Stored items
BEGIN

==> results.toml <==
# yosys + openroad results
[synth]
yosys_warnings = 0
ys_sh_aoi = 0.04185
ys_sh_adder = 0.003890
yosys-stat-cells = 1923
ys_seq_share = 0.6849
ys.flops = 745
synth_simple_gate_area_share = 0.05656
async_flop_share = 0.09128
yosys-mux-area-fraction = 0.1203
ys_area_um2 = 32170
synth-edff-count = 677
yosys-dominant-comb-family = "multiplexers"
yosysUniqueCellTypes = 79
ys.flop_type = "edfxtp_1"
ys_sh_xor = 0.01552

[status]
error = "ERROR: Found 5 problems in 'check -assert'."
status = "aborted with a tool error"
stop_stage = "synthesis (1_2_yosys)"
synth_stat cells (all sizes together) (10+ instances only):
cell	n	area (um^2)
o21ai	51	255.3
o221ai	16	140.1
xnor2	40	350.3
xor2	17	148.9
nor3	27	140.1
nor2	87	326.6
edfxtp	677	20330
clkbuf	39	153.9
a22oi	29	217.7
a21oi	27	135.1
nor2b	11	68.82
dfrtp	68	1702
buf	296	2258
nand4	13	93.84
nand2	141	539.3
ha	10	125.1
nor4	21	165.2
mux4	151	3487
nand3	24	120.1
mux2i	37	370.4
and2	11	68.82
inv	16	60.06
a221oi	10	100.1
`./design.v`:
```
module uart_tx(
  input wire clk,
  input wire reset,
  input wire tx_start, 
  input wire baud_tick, 
  input wire[7:0] tx_data, 
  input wire[1:0] parity_mode,  
  output reg tx,      
  output reg tx_busy  
);
  typedef enum logic [2:0] {idle,start,data,parity,stop} state_t;
  state_t state;
  reg [2:0] bit_idx;  
  reg [7:0] data_buf; 
  reg parity_bit;  
  function automatic parity_calc;
    input [7:0] data;
    input [1:0] mode;
    reg parity;
    begin
      parity=^data; 
      case(mode)
        2'b01: parity_calc=parity; 
        2'b10: parity_calc=~parity; 
        default: parity_calc=1'b0; 
      endcase
    end
  endfunction
  always@(posedge clk or posedge reset) begin
    if(reset) begin
      state<=idle;
      tx<=1'b1;    
      tx_busy<=1'b0;
      bit_idx<=3'd0;
      data_buf<=8'd0;
      parity_bit<=1'b0;
    end else if(baud_tick) begin
      case(state) 
        idle: begin
          tx<=1'b1;
          tx_busy<=1'b0;
          if(tx_start) begin
            data_buf<=tx_data;  
            parity_bit<=parity_calc(tx_data, parity_mode);
            tx_busy<=1'b1; 
            bit_idx<=3'd0; 
            state<=start; 
          end
        end
        start: begin
          tx<=1'b0;  
          state<=data;
        end
        data: begin
          tx<=data_buf[bit_idx];  
          if(bit_idx==3'd7) begin
            if(parity_mode==2'b00)
              state<=stop; 
         	else
              state<=parity; 
          end else begin
            bit_idx<=bit_idx+1; 
          end
        end
        parity: begin
          tx<=parity_bit;
          state<=stop;
        end
        stop: begin
          tx<=1'b1;  
          state<=idle;
          tx_busy<=1'b0;
        end
      endcase
    end
  end
endmodule
```
**design.v**
```verilog
module uart_rx(
  input wire clk,
  input wire reset,
  input wire rx,
  input wire sample_tick,
  input wire[1:0] parity_mode,
  output reg[7:0] rx_data,
  output reg rx_done,
  output reg parity_error
);
  typedef enum logic[2:0] {idle,start,data,parity, stop} state_t;
  state_t state; 
  reg [3:0] sample_count; 
  reg [2:0] bit_idx; 
  reg [7:0] data_buf; 
  reg rx_parity;  
  function automatic logic expected_parity;
    input[7:0] data;
    input[1:0] mode;
    reg parity;
    begin
      parity=^data;
      case(mode)
        2'b01:expected_parity=parity;  
        2'b10:expected_parity=~parity;  
        default: expected_parity=1'b0;  
      endcase
    end
  endfunction
  always @(posedge clk or posedge reset) begin
    if(reset) begin
      state<=idle;
      sample_count<=0;
      bit_idx<=0;
      rx_done<=0;
      parity_error<=0;
      data_buf<=8'd0;
      rx_data<=8'd0;
      rx_parity<=1'b0;
    end else if(sample_tick) begin
      rx_done<=0;  
      case(state)
        idle:begin
          if(rx==0) begin  
            state<=start;
            sample_count<=0;
          end
        end
        start: begin
          sample_count<=sample_count+1;
          if(sample_count==4'd7) begin  
            if(rx==0) begin  
              state<=data;
              sample_count<=0;
              bit_idx<=0;
            end else begin
              state<=idle;  
            end
          end
        end
        data:begin
          sample_count<=sample_count+1;
          if(sample_count==4'd15) begin  
            sample_count<=0;
            data_buf[bit_idx]<=rx;  
            if(bit_idx==3'd7) begin 
              if(parity_mode==2'b00) 
                state<=stop;     
              else 
                state<=parity; 
            end else begin
              bit_idx<=bit_idx+1;  
            end
          end
        end
        parity:begin
          sample_count<=sample_count+1;
          if(sample_count==4'd15) begin
            rx_parity<=rx; 
            state<=stop;
            sample_count<=0;
          end
        end
        stop:begin
          sample_count<=sample_count+1;
          if(sample_count==4'd15) begin
            rx_data<=data_buf;  
            rx_done<=1;  
            if(parity_mode!=2'b00)
              parity_error<=(rx_parity!=expected_parity(data_buf,parity_mode));
            else
              parity_error<=0;
            state<=idle;
            sample_count<=0;
          end
        end
      endcase
    end
  end
endmodule
```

END

**WHAT IS REQUIRED:**
Return each line of the data where the word "cells" appears.

**EXPECTED ANSWER:**
yosys-stat-cells = 1923
synth_stat cells (all sizes together) (10+ instances only):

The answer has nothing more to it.